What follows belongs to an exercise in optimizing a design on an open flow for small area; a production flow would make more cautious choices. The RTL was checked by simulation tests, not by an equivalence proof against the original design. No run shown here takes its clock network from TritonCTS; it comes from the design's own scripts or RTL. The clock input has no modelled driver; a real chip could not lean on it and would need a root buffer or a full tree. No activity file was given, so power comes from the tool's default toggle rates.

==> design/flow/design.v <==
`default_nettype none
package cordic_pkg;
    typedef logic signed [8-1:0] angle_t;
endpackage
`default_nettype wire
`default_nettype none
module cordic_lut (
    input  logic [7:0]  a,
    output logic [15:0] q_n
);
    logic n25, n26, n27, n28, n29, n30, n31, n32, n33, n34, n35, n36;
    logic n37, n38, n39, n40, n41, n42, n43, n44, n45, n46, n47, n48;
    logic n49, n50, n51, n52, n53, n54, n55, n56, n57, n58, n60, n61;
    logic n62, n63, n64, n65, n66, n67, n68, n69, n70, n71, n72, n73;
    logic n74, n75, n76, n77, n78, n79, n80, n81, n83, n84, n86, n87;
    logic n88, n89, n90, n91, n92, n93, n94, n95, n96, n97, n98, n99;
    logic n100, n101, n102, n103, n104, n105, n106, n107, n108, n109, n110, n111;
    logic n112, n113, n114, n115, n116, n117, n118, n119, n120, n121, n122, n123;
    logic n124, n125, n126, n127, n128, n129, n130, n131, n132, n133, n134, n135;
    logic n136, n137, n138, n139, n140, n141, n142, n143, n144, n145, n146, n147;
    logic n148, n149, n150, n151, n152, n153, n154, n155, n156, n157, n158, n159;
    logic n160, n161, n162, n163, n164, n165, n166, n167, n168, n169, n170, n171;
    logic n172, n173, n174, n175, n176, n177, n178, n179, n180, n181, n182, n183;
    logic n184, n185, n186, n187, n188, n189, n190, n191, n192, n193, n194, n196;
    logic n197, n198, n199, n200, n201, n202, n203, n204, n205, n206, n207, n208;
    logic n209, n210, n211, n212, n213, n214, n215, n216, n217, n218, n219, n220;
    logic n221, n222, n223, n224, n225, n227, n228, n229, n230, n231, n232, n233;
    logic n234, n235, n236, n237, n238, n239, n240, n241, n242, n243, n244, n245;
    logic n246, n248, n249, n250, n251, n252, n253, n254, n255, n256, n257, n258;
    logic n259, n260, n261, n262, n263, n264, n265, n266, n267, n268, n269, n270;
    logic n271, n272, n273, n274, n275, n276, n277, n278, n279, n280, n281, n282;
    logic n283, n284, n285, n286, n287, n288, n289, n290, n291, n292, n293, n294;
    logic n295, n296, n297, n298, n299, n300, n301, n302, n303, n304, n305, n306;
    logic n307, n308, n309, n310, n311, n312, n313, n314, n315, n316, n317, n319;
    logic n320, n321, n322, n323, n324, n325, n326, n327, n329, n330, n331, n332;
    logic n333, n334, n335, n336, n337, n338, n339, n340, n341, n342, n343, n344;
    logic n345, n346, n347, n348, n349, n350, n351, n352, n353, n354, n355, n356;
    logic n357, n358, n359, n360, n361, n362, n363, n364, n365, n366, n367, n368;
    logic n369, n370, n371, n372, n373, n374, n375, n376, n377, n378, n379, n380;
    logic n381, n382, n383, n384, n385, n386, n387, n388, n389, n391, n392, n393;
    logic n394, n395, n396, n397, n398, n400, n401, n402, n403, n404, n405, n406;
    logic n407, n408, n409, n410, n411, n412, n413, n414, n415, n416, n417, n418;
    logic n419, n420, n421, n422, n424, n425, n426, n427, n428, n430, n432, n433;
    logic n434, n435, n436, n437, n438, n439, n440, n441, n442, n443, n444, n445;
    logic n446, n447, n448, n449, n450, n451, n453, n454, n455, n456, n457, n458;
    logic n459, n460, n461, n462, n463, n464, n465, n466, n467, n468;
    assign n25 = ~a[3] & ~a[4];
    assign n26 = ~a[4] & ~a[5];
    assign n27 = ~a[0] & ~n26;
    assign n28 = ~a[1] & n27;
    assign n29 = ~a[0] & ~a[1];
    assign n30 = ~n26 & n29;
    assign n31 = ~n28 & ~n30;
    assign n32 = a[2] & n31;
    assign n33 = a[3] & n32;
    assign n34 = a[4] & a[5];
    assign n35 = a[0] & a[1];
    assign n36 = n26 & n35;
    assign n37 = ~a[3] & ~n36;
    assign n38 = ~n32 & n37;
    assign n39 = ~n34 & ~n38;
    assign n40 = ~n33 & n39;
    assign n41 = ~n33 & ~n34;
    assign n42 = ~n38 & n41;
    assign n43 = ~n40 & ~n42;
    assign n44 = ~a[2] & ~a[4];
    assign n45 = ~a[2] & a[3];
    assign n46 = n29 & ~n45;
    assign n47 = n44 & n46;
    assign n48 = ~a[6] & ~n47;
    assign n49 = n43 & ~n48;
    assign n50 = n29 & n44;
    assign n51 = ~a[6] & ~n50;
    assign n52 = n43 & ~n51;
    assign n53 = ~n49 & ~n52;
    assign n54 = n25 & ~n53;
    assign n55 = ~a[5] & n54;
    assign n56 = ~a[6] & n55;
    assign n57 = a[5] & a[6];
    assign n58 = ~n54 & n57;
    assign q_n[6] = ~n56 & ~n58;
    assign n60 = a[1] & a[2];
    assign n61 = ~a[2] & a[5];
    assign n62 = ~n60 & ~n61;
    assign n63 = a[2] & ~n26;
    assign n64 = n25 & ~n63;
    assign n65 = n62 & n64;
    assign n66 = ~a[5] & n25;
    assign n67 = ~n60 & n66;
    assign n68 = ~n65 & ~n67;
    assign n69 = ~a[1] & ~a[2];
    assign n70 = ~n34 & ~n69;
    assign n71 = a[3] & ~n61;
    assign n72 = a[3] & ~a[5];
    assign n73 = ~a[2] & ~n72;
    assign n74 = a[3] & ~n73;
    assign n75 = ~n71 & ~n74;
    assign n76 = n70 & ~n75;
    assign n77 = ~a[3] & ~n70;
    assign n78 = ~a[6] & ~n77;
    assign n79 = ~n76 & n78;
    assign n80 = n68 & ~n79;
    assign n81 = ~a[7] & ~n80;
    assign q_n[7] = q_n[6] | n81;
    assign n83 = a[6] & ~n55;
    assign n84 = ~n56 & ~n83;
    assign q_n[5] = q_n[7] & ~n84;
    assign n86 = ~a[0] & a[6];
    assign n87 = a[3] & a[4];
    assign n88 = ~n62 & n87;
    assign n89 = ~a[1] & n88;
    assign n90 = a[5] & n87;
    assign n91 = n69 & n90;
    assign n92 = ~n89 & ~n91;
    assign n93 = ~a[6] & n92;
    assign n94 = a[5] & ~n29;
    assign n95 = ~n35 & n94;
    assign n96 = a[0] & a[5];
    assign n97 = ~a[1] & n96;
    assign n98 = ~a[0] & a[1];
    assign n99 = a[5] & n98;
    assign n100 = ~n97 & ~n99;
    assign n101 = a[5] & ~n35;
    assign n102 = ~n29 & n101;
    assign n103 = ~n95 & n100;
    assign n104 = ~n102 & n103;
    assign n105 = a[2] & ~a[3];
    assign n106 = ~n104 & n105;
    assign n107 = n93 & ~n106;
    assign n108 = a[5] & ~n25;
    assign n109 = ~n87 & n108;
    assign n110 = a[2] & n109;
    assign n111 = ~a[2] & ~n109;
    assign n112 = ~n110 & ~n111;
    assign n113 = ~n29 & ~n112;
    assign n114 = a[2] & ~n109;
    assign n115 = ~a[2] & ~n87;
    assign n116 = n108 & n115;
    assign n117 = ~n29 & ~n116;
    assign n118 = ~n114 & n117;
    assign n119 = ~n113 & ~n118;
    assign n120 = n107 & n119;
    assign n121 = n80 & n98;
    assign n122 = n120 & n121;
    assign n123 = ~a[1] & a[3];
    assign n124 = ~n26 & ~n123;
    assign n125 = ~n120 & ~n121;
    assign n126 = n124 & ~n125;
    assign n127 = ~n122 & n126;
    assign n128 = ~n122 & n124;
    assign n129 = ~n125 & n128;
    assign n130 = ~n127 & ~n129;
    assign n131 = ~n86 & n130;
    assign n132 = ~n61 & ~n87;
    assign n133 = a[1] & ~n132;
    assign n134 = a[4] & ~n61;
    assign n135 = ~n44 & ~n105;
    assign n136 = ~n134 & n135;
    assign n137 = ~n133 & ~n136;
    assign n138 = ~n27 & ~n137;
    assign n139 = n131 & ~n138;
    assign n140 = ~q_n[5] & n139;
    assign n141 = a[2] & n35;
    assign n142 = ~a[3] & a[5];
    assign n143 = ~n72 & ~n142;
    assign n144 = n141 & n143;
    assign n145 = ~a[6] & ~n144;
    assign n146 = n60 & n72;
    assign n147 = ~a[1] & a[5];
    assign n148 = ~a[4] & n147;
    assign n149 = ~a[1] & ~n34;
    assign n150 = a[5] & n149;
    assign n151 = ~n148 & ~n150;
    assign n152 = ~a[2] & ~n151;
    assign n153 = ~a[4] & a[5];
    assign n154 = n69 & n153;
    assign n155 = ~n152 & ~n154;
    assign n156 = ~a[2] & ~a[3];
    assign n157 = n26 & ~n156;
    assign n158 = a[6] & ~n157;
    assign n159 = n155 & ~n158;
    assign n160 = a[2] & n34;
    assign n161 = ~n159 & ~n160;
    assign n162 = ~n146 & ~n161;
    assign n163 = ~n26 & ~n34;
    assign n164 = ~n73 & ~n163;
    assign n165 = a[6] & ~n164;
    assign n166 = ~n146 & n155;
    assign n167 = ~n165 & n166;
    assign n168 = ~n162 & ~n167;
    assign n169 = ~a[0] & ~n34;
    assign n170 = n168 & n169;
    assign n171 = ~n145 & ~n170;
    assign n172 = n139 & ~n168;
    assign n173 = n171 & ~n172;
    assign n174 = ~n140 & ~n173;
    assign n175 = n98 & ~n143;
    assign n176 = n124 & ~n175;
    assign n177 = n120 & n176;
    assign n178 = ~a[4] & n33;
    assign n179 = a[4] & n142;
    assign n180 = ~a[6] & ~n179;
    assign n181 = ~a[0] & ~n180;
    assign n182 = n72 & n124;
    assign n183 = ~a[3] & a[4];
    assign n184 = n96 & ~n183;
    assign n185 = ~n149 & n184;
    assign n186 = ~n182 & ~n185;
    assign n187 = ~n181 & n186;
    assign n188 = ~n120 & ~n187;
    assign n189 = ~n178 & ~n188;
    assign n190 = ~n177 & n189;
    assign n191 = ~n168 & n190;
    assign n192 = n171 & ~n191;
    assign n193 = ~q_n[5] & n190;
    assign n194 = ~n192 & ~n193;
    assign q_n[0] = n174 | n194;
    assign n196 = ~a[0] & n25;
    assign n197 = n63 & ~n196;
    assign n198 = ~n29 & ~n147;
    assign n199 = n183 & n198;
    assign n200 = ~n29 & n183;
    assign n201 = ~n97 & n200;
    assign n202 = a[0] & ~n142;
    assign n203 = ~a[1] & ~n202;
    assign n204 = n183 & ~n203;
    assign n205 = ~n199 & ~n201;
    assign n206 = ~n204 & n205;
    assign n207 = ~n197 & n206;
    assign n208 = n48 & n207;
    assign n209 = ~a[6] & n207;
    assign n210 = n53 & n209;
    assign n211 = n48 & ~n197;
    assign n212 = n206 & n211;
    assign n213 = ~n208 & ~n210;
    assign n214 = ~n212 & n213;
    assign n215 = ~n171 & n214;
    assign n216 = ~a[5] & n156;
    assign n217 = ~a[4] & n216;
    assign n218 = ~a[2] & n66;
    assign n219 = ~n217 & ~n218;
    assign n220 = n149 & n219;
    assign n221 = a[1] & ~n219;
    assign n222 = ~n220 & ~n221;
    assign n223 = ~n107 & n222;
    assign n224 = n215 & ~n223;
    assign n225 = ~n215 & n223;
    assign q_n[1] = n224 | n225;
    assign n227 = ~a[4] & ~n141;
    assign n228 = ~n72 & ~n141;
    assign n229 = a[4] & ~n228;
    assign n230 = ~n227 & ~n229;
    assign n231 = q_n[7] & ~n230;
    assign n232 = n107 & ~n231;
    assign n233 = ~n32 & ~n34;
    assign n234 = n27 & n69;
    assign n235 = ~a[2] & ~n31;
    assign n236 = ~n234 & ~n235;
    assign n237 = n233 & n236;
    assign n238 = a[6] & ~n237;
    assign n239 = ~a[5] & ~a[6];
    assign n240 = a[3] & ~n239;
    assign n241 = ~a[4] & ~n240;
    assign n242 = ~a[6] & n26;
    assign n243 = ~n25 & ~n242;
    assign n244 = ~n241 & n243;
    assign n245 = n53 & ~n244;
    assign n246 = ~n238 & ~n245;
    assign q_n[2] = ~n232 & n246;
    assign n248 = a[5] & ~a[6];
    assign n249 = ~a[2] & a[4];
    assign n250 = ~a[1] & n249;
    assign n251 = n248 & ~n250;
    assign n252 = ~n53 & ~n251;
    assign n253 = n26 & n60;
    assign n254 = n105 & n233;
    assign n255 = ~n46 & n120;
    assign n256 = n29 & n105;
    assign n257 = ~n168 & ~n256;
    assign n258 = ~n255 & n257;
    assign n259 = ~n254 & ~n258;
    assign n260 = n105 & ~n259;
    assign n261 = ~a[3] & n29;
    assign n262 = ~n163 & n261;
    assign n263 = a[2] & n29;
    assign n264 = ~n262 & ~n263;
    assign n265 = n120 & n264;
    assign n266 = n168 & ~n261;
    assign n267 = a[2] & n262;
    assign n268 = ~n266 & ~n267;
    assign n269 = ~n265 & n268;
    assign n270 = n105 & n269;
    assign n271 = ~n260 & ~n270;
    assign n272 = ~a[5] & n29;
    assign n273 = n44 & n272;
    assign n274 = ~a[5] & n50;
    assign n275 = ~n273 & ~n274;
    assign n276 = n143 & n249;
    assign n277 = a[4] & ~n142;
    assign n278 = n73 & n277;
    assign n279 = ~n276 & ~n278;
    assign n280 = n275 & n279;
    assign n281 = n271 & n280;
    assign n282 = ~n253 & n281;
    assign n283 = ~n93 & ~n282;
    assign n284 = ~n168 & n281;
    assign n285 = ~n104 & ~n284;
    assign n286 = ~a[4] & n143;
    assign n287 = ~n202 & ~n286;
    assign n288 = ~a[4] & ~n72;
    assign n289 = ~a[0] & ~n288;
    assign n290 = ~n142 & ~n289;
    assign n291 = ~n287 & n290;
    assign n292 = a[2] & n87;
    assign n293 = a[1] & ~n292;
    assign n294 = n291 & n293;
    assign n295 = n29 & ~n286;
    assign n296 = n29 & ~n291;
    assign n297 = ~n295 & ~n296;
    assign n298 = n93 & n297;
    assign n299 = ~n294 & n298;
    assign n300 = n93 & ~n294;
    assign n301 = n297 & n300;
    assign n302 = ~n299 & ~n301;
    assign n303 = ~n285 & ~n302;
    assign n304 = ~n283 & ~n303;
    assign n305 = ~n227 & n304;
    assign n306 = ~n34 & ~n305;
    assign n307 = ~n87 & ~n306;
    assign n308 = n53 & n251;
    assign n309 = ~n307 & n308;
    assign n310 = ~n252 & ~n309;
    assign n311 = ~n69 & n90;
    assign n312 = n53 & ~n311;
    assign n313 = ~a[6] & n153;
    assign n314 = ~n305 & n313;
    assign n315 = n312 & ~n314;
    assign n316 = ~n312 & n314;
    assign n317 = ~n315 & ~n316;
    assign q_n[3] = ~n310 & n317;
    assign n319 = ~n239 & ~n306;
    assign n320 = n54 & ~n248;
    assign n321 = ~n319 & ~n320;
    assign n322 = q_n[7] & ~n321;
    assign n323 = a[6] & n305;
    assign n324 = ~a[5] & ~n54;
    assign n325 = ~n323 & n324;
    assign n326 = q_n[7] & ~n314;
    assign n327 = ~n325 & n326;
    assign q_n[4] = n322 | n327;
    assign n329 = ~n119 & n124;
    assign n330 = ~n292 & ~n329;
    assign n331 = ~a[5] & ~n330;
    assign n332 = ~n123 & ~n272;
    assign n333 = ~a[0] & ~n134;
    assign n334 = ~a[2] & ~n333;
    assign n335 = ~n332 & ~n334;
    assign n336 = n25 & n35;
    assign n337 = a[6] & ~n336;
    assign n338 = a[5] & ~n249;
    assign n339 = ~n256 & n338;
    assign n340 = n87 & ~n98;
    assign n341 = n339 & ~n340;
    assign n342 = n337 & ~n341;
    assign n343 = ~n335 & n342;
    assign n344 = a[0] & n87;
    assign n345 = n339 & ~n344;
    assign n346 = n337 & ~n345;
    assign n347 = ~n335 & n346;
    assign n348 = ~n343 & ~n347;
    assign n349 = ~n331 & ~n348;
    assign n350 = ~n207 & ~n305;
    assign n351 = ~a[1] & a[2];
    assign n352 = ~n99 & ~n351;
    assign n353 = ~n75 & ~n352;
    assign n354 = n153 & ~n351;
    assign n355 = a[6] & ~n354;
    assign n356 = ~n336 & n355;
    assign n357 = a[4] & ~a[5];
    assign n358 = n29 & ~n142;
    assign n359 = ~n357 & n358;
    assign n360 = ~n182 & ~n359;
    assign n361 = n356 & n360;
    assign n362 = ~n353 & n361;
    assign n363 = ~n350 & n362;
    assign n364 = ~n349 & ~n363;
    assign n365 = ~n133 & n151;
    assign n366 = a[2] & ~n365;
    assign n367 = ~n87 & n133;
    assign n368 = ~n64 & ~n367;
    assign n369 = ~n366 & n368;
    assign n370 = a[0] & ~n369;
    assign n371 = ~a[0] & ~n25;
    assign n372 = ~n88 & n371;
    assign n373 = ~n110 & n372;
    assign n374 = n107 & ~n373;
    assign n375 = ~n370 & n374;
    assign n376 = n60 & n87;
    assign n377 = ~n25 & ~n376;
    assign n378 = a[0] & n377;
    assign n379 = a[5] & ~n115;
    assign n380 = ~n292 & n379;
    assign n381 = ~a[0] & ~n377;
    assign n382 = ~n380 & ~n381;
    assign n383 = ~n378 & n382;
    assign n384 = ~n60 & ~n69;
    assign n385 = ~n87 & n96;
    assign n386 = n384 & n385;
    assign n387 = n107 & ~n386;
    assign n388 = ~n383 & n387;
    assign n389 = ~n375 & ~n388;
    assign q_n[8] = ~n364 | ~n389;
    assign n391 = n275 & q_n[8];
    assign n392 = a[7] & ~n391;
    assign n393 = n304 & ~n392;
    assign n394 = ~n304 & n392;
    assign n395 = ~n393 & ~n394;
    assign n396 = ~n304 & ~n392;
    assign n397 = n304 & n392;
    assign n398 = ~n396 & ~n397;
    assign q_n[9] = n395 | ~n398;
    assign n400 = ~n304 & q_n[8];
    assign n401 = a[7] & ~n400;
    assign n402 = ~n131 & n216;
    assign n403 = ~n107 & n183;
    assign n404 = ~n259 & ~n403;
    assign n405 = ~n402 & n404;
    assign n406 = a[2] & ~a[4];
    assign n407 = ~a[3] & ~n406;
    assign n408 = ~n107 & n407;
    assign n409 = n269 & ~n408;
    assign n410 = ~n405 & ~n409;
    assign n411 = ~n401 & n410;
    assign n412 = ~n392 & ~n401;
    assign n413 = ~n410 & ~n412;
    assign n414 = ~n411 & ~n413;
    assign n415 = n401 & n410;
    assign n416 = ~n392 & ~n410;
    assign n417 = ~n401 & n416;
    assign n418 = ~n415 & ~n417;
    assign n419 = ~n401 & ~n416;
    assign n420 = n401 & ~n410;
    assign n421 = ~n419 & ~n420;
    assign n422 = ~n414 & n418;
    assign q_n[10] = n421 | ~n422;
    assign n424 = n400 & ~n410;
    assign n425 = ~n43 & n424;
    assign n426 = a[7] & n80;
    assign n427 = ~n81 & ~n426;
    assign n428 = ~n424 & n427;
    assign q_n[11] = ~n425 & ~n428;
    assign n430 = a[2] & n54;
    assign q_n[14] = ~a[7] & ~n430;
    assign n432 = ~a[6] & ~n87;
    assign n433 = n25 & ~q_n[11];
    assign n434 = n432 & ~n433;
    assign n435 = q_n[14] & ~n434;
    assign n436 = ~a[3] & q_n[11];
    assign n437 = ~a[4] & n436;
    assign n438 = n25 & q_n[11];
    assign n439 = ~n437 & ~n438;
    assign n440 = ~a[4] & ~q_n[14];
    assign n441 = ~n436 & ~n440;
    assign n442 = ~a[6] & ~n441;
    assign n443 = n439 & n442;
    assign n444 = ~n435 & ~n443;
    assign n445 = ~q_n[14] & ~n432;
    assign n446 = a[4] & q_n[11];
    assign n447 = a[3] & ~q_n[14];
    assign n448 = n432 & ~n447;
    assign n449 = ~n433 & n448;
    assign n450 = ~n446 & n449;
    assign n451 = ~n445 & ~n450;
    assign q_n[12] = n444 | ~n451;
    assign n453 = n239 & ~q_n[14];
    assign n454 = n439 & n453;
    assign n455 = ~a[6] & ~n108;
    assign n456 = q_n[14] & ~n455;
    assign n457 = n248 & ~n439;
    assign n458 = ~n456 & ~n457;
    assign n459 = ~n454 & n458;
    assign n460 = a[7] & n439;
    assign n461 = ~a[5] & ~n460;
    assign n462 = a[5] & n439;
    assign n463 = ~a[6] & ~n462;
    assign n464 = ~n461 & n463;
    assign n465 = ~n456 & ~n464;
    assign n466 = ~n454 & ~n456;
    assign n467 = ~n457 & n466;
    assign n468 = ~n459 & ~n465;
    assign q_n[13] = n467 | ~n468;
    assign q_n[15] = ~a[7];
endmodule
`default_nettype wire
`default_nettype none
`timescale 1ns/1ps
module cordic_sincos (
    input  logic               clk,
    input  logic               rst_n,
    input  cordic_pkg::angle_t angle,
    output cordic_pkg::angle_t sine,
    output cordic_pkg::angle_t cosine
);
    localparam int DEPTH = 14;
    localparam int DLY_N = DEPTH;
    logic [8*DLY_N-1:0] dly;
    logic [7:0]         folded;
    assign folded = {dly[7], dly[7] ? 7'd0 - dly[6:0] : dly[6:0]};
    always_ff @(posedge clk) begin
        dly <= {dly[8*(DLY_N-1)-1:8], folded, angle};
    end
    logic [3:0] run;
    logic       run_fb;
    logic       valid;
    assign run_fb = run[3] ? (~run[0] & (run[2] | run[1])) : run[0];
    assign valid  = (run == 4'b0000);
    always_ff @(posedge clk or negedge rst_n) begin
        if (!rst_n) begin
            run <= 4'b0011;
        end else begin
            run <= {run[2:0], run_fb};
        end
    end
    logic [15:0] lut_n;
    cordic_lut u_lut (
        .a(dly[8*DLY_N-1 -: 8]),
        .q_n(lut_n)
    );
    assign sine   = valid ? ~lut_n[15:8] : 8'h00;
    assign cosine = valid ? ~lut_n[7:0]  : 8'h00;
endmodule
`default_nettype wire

§ What you are asked to do
Produce a word-for-word copy of everything above from the line holding "assign n325 = ~n323 & n324;" down to the line holding "assign n384 = ~n60 & ~n69;", with both of those lines kept.

§ Solution for this problem
    assign n325 = ~n323 & n324;
    assign n326 = q_n[7] & ~n314;
    assign n327 = ~n325 & n326;
    assign q_n[4] = n322 | n327;
    assign n329 = ~n119 & n124;
    assign n330 = ~n292 & ~n329;
    assign n331 = ~a[5] & ~n330;
    assign n332 = ~n123 & ~n272;
    assign n333 = ~a[0] & ~n134;
    assign n334 = ~a[2] & ~n333;
    assign n335 = ~n332 & ~n334;
    assign n336 = n25 & n35;
    assign n337 = a[6] & ~n336;
    assign n338 = a[5] & ~n249;
    assign n339 = ~n256 & n338;
    assign n340 = n87 & ~n98;
    assign n341 = n339 & ~n340;
    assign n342 = n337 & ~n341;
    assign n343 = ~n335 & n342;
    assign n344 = a[0] & n87;
    assign n345 = n339 & ~n344;
    assign n346 = n337 & ~n345;
    assign n347 = ~n335 & n346;
    assign n348 = ~n343 & ~n347;
    assign n349 = ~n331 & ~n348;
    assign n350 = ~n207 & ~n305;
    assign n351 = ~a[1] & a[2];
    assign n352 = ~n99 & ~n351;
    assign n353 = ~n75 & ~n352;
    assign n354 = n153 & ~n351;
    assign n355 = a[6] & ~n354;
    assign n356 = ~n336 & n355;
    assign n357 = a[4] & ~a[5];
    assign n358 = n29 & ~n142;
    assign n359 = ~n357 & n358;
    assign n360 = ~n182 & ~n359;
    assign n361 = n356 & n360;
    assign n362 = ~n353 & n361;
    assign n363 = ~n350 & n362;
    assign n364 = ~n349 & ~n363;
    assign n365 = ~n133 & n151;
    assign n366 = a[2] & ~n365;
    assign n367 = ~n87 & n133;
    assign n368 = ~n64 & ~n367;
    assign n369 = ~n366 & n368;
    assign n370 = a[0] & ~n369;
    assign n371 = ~a[0] & ~n25;
    assign n372 = ~n88 & n371;
    assign n373 = ~n110 & n372;
    assign n374 = n107 & ~n373;
    assign n375 = ~n370 & n374;
    assign n376 = n60 & n87;
    assign n377 = ~n25 & ~n376;
    assign n378 = a[0] & n377;
    assign n379 = a[5] & ~n115;
    assign n380 = ~n292 & n379;
    assign n381 = ~a[0] & ~n377;
    assign n382 = ~n380 & ~n381;
    assign n383 = ~n378 & n382;
    assign n384 = ~n60 & ~n69;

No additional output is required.